12. The system of claim 11, wherein determining the keyword enrollment embedding for the enrollment subset of the audio data samples comprises:

for each respective audio data sample of the enrollment subset, determining a corresponding keyword enrollment embedding; and

determining a centroid keyword enrollment embedding based on the corresponding keyword enrollment embedding determined for each respective audio data sample of the enrollment subset.

13. The system of claim 11, wherein training the keyword detection model comprises minimizing a first loss between the keyword enrollment embedding and the corresponding matching keyword test embedding determined for each respective audio data sample of the test subset.

14. The system of claim 11, wherein training the keyword detection model comprises maximizing a second loss between the keyword enrollment embedding and the corresponding nonmatching keyword test embedding determined for reach respective audio data sample of each of the other sets of utterances.

15. The system of claim 11, wherein the audio data samples comprise at least one of:

non-synthetic audio data samples; or

synthetic audio data samples.

16. The system of claim 11, wherein each audio data sample of the respective one of the sets of utterances comprises speech characteristics speaking the corresponding utterance different than at least one other audio data sample of the respective one of the set of utterances.

17. The system of claim 11, wherein, for the respective one of the set of utterances, the operations further comprise:

assigning one or more audio data samples from the respective one of the sets of utterances to the enrollment subset; and

assigning each other audio data sample from the respective one of the sets of utterances not assigned to the enrollment subset to the test subset.

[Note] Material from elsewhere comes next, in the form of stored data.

==> /design/flow/design.v <==
module ALU 
( a,
  b,
  ALU_sel,
  load_shift,
  result,
  cout,
  zout
);
 input [7:0] a;
 input [7:0] b;
 input [1:0] ALU_sel;
 input [1:0] load_shift;
 output [7:0] result;
 output cout;
 output zout;
wire [7:0] a;
wire [7:0] b;
wire [1:0] ALU_sel;
wire [1:0] load_shift;
wire [7:0] result;
reg cout;
reg zout;
reg [8:0]r;
assign result = r[7:0]; 
assign cout = r[8]; 
assign zout = (result == 0)?1:0;
parameter ADD = 2'b10,
	  SUB = 2'b11,
	  NOR = 2'b01,
	  NUL = 2'b00,
	  SHL = 2'b01,
	  SHR = 2'b11,
	  LD  = 2'b10,
	  RST = 2'b00;
always @(a or b or ALU_sel or load_shift) begin
	case(ALU_sel) 
		ADD: begin
			r = a + b;
		end
		SUB: begin
			r = a - b;
		end
		NOR: begin
			r[7:0] = ~(a | b);
			r[8] = 0;
		end
		NUL: begin
			case (load_shift)
				SHL: begin
					r[7:0] <= a << 1;
					r[8]<=0;
				end
				SHR: begin
					r <= a >> 1;
				end
				LD: begin
					r <= a;
				end
				RST: begin
					r <= 0;
				end
				endcase
			end
		default: begin
			r = 0;
		end
		endcase
end
endmodule
==> /design/flow/design.v <==
module One_ms_lfsr(clk, rst, enable,timeout);
  input clk, rst, enable;
  output timeout;
  reg timeout ;
  reg[15:0] LFSR;
  wire feedback = LFSR[15];
  always @(posedge clk)  begin
  timeout<=1'b0;
 if(rst==1'b0) begin
  LFSR <=16'd1;  
  timeout<=1'b0;
 end
 else  begin
   if (enable<=1'b0) 
    timeout<=1'b0;  
   else begin
    if (LFSR == 16'b1100010000100110) begin  
     timeout<=1'b1;
     LFSR <=16'd1; 
    end 
   else begin
    LFSR[0] <= feedback;
    LFSR[1] <= LFSR[0];
    LFSR[2] <= LFSR[1] ^ feedback;
    LFSR[3] <= LFSR[2] ^ feedback;
    LFSR[4] <= LFSR[3];
    LFSR[5] <= LFSR[4] ^ feedback;
    LFSR[6] <= LFSR[5];
    LFSR[7] <= LFSR[6];
    LFSR[8] <= LFSR[7];
    LFSR[9] <= LFSR[8];
    LFSR[10] <= LFSR[9];
    LFSR[11] <= LFSR[10];
    LFSR[12] <= LFSR[11];
    LFSR[13] <= LFSR[12];
    LFSR[14] <= LFSR[13];
    LFSR[15] <= LFSR[14];
   end  
 end 
 end
  end
endmodule  
module countTo500(timeout500, enable, rst, clk);
	input clk, rst, enable;
	output timeout500;
	reg timeout500;
	reg [8:0] count;
always@(posedge clk) begin
	if(rst==0) begin
		count<=0;
		timeout500<=0;
	end
	else begin
		if(enable==0) begin
			timeout500<=0;
		end
		else begin
			if(count==500) begin
				timeout500<=1;
				count<=0;
			end
			else begin
				count<=count+1;
				timeout500<=0;
			end
		end
	end
end
endmodule
module timerMultiplier(timeout, speedMultiplier, enable, rst, clk);
input clk, rst, enable;
input [1:0] speedMultiplier;
output timeout;
reg timeout;
reg [2:0] count;
always@(posedge clk) begin
	if(rst==0) begin
		count<=0;
		timeout<=0;
	end
	else begin
		if(enable==0) begin
			timeout<=0;
		end
		else begin
			if(count==speedMultiplier) begin
				timeout<=1;
				count<=0;
			end
			else begin
				count<=count+1;
				timeout<=0;
			end
		end
	end
end
endmodule 
module timerSequenceFlash(timeout, speedMultiplier, enable, rst, clk);
input rst, clk, enable;
input [1:0] speedMultiplier;
output timeout;
wire time50000, time500;
One_ms_lfsr DUT_oneMillisec(clk, rst, enable,time50000);
countTo500 speed_countTo500(time500, time50000, rst, clk);
timerMultiplier speed_speedMultiplier(timeout, speedMultiplier, time500, rst, clk);
endmodule
==> /design/flow/run.sh <==
#!/bin/bash
# OpenROAD 26Q1-2900-gdf79404cd8, Yosys 0.63+post, stock flow scripts
make -C /OpenROAD-flow-scripts/flow DESIGN_CONFIG=/design/flow/config.mk WORK_HOME=/design/flow/orfs finish
==> /design/flow/config.mk <==
export PLATFORM = sky130hd
export DESIGN_NAME = timerSequenceFlash
export DESIGN_NICKNAME = timerSequenceFlash
export VERILOG_FILES = /design/flow/design.v
export SDC_FILE = /design/flow/constraint.sdc
export NUM_CORES = 4
export LEC_CHECK = 1
export CORE_AREA = 10 10 104 104
export DIE_AREA = 0 0 114 114
==> /design/flow/constraint.sdc <==
current_design timerSequenceFlash

set clk_period 1.9
set clk_io_pct 0.2

create_clock -name clk0 -period $clk_period [get_ports {clk}]

set non_clock_inputs [all_inputs -no_clocks]
set_input_delay [expr $clk_period * $clk_io_pct] -clock clk0 $non_clock_inputs
set_output_delay [expr $clk_period * $clk_io_pct] -clock clk0 [all_outputs]
==> notes.md <==
On the backend side, the flow ran end to end.

The number of instances resized during post-cts repair stands at 0. The share of the synthesized area in the top cell type stands at 0.479. After layout, the minimum clock period comes to 1450 ps. The fraction of the yosys area taken by sequential cells stands at 0.479. The tightest hold margin stands at 486 ps. Across all register-to-register paths, the minimum setup slack is 470 ps. Looking at the clock tree report, the maximum root-to-sink buffer count equals 2. The placeable core region stands at 8680 sq um. The count of cells along the worst register-to-register path stands at 3. The count of cell types in the netlist stands at 27. The number of buffers and inverters on the critical path is 1. In this run the layout overhead on the synthesized area is reported as 23.5%. The worst supply voltage drop on vdd stands at 283 uV. The delay contributed by the slowest stage of the critical path stands at 470 ps. The synthesized netlist was found by Yosys to have 131 cells. The tool flagged a number of max-cap violations equal to 0. Synthesis handed over a netlist of 131 instances. The routed layout has 946 vias. The overall die area stands at 13,000 sq um. The clock net sink count stands at 31. Counting pins that exceed their max-slew limit in the final report gives 0. Each instance of the synthesized netlist takes up on average 9.89 sq um. The number of CTS-inserted buffers stands at 5. The routed design shows a wire length per standard cell of 9.09 microns. Per the STA report, the cell with the highest stage delay on the worst path is sky130_fd_sc_hd__clkdlybuf4s50_1. The first-pass detailed-route iteration total stands at 4.

The I/O pin count stands at 6. The floorplan step set the die height to 114 microns. The detailed-route vias per instance stands at 3.78. The placement summary gives the final routability congestion estimate as 0.783. The root buffer cell chosen for the clock tree is sky130_fd_sc_hd__clkbuf_8. The initialized floorplan defines 34 standard-cell rows. The biggest fanout along the worst timing path stands at 1. The number of hold buffers added after CTS stands at 0. The highest clock rate stands at 0.689 GHz.

The worst register-to-register path ends at speed_countTo500.count[0]$_SDFFE_PN0P_. The largest net degree at the start of global routing stands at 11. The clock edge transition at the registers on the reported setup and hold paths stands at 70 ps. Per the repair_timing log after CTS, setup buffers inserted total 0. The hold violation total from the final report stands at 0. The logs give a warning total of 26. The starting DRC count in detailed routing stands at 54. The layout summary lists the proportion of cells stronger than drive strength 1 as 0.0915. The number of global-route vias before repair stands at 904. Buffers placed on the I/O ports in this run total 5. For reference, the top cells by area after synthesis are sky130_fd_sc_hd__dfxtp_1, sky130_fd_sc_hd__mux2i_1, sky130_fd_sc_hd__nor2_1. The first global-routing pass estimated 4140 microns of wire.

The slew at the pin closest to its max-slew limit stands at 526 ps. The antenna violation net count after detailed routing stands at 0. The synthesized netlist occupies a cell area of 1300 sq um. The placed wire-length estimate stands at 1620 microns. After global routing the overflow that remains totals 0. Looking at the setup timing report, the critical path kind is reg2out. The required time reported for the critical path endpoint stands at 1520 ps. STA classifies the critical path endpoint as an output port. Setup repair after global routing left no endpoint under its margin. The launch point of the worst register-to-register path is recorded as speed_countTo500.count[4]$_SDFFE_PN0P_. CTS built an H-tree with a depth of 2. The run finished with clean final reports. The critical path goes through clkdlybuf4s50_1.

The worst-case max-slew headroom was logged as 0.648. Clock skew on the completed layout was measured at 6.85 ps. For this block, the routed nets add up to 2270 microns of wire. The OpenROAD report gives the critical path a data arrival time of 1070 ps. The post-route clock period utilization stands at 0.764. During synthesis, Yosys emitted a total of 3 warnings.

The initial antenna violation count was 0. The latest clock arrival within the worst-skew pair stands at 280 ps. The die outline width stands at 114 microns. Of all cell types, the one taking the most synthesized area is sky130_fd_sc_hd__dfxtp_1. The starting density of the core stands at 0.149.

The setup-violating endpoint count in the final report stands at 0. TritonCTS built the clock tree. Total power normalized to cell area comes to 864 nW/um^2. For the final routed database, the setup TNS stands at 0 ps. Per STA, the worst path accumulates the most delay in the family buffers and inverters. After detailed routing, the number of remaining DRC violations is 0.

In the hold timing report, the worst path depth is 2. Checking hold timing, the worst path is listed with class reg2reg. The total stage count of the critical path stands at 1.

The most critical setup path has its startpoint at speed_speedMultiplier.timeout$_SDFF_PN0_. The reported leakage power stands at 0.000564 uW. The final power report lists total power as 1380 uW. The post-synth area from yosys stat stands at 1300 sq um. The routed design ends up with an antenna cell count of 0. STA classifies the critical path startpoint as a register. The total global routing track utilization stands at 0.0372.

The most critical setup path has its endpoint at timeout. Yosys reported a register bit count of 31.
how the worst min path moves through the flow:
stage,from,to
after global routing,DUT_oneMillisec.LFSR[5]$_SDFFE_PN0P_,DUT_oneMillisec.LFSR[5]$_SDFFE_PN0P_
final,speed_countTo500.count[8]$_SDFFE_PN0P_,speed_countTo500.count[8]$_SDFFE_PN0P_
after CTS,speed_countTo500.count[7]$_SDFFE_PN0P_,speed_countTo500.count[7]$_SDFFE_PN0P_
cells by family after synthesis:
| logic type | share of synthesized area |
|---|---|
| buf+inv | 0.0338 |
| simple gates | 0.202 |
| xor+xnor | 0.0676 |
| fa+ha+maj | 0.0290 |
| compound gates | 0.104 |
| mux | 0.0849 |
| flops | 0.479 |
through the flow:
stage	std cells	util	cell area (sq um)	worst slack [ps]
floorplan	131	-	1300	675
global placement	242	0.171	1480	289
detailed placement	242	0.171	1480	237
CTS	250	0.184	1600	421
global route	250	0.184	1600	304
finish	250	0.184	1600	449
state kept, by name, indices dropped and copies added (netlist names):
signal / count
speed_countTo500.timeout500: 1
speed_speedMultiplier.timeout: 1
speed_speedMultiplier.count: 3
speed_countTo500.count: 9
DUT_oneMillisec.LFSR: 16
DUT_oneMillisec.timeout: 1
report_power, final:
part	switching, uW	total, uW	internal [uW]
Sequential	6.43	664	657
Combinational	27.8	56.1	28.3
Clock	239	663	424
worst register-to-register path: stages (launching register included):
cell                      delay (ps)
sky130_fd_sc_hd__dfxtp_1         400
sky130_fd_sc_hd__nand4_1         230
sky130_fd_sc_hd__o41ai_4         580
sky130_fd_sc_hd__nor2_1          100
cell usage after synthesis:
cell	instances
sky130_fd_sc_hd__o41ai_4	1
sky130_fd_sc_hd__mux2i_1	11
sky130_fd_sc_hd__nor2b_1	1
sky130_fd_sc_hd__or3_1	3
sky130_fd_sc_hd__dfxtp_1	31
sky130_fd_sc_hd__o31ai_1	1
sky130_fd_sc_hd__nor2_1	18
sky130_fd_sc_hd__buf_1	1
sky130_fd_sc_hd__inv_1	4
sky130_fd_sc_hd__a21oi_1	4
sky130_fd_sc_hd__nand2_1	5
sky130_fd_sc_hd__and2_1	1
sky130_fd_sc_hd__o21ai_0	5
sky130_fd_sc_hd__buf_2	5
sky130_fd_sc_hd__nand3_1	4
sky130_fd_sc_hd__nand4_1	5
sky130_fd_sc_hd__nor3_1	2
sky130_fd_sc_hd__and3_1	1
sky130_fd_sc_hd__nor4b_1	3
sky130_fd_sc_hd__nor4bb_1	2
sky130_fd_sc_hd__or4_1	1
sky130_fd_sc_hd__xnor2_1	3
sky130_fd_sc_hd__xor2_1	7
sky130_fd_sc_hd__ha_1	3
sky130_fd_sc_hd__a32o_1	4
sky130_fd_sc_hd__a211oi_1	2
sky130_fd_sc_hd__nand3b_1	3
layout make-up:
| class | count | area, sq um |
|---|---|---|
| fillers | 972 | 7080 |
| inverters | 4 | 15.0 |
| clock inverters | 2 | 35.0 |
| flip-flops and latches | 31 | 621 |
| multi-input cells | 90 | 632 |
| well taps | 108 | 135 |
| clock buffers | 6 | 82.6 |
| repair buffers | 9 | 80.1 |
per-layer routing:
metal	up-vias	share of wire	global-route usage
li1	487	-	-
met1	450	0.50	0.0493
met2	9	0.46	0.0592
met3	0	0.040	0.0128
met4	0	0	0.00418
met5	-	0	0
cell usage in the layout (no fill, tap or decap), types with 2 or more instances in the layout:
cell type | netlist | final
sky130_fd_sc_hd__dfxtp_1 | 31 | 31
sky130_fd_sc_hd__clkdlybuf4s50_1 | 0 | 5
sky130_fd_sc_hd__xnor2_1 | 3 | 3
sky130_fd_sc_hd__nand2_1 | 5 | 5
sky130_fd_sc_hd__o21ai_0 | 5 | 5
sky130_fd_sc_hd__mux2i_1 | 11 | 11
sky130_fd_sc_hd__inv_1 | 4 | 4
sky130_fd_sc_hd__nor4b_1 | 3 | 3
sky130_fd_sc_hd__xor2_1 | 7 | 7
sky130_fd_sc_hd__nor4bb_1 | 2 | 2
sky130_fd_sc_hd__a211oi_1 | 2 | 2
sky130_fd_sc_hd__buf_4 | 0 | 4
sky130_fd_sc_hd__nand3_1 | 4 | 4
sky130_fd_sc_hd__nor3_1 | 2 | 2
sky130_fd_sc_hd__or3_1 | 3 | 3
sky130_fd_sc_hd__nor2_1 | 18 | 18
sky130_fd_sc_hd__clkbuf_8 | 0 | 6
sky130_fd_sc_hd__ha_1 | 3 | 3
sky130_fd_sc_hd__a32o_1 | 4 | 4
sky130_fd_sc_hd__a21oi_1 | 4 | 4
sky130_fd_sc_hd__nand4_1 | 5 | 5
sky130_fd_sc_hd__nand3b_1 | 3 | 3
No activity file was given, so power comes from the tool's default toggle rates.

18. The system of claim 11, wherein the corresponding utterance of each respective set of utterances comprises a user-defined custom keyword.

19. The system of claim 11, wherein:

determining the keyword enrollment embedding comprises determining the keyword enrollment embedding using an encoder of the keyword detection model; and

determining the corresponding matching keyword test embedding comprises determining the corresponding matching keyword test embedding using the encoder of the keyword detection model.

20. The system of claim 19, wherein the encoder comprises a plurality of multi-head attention layers.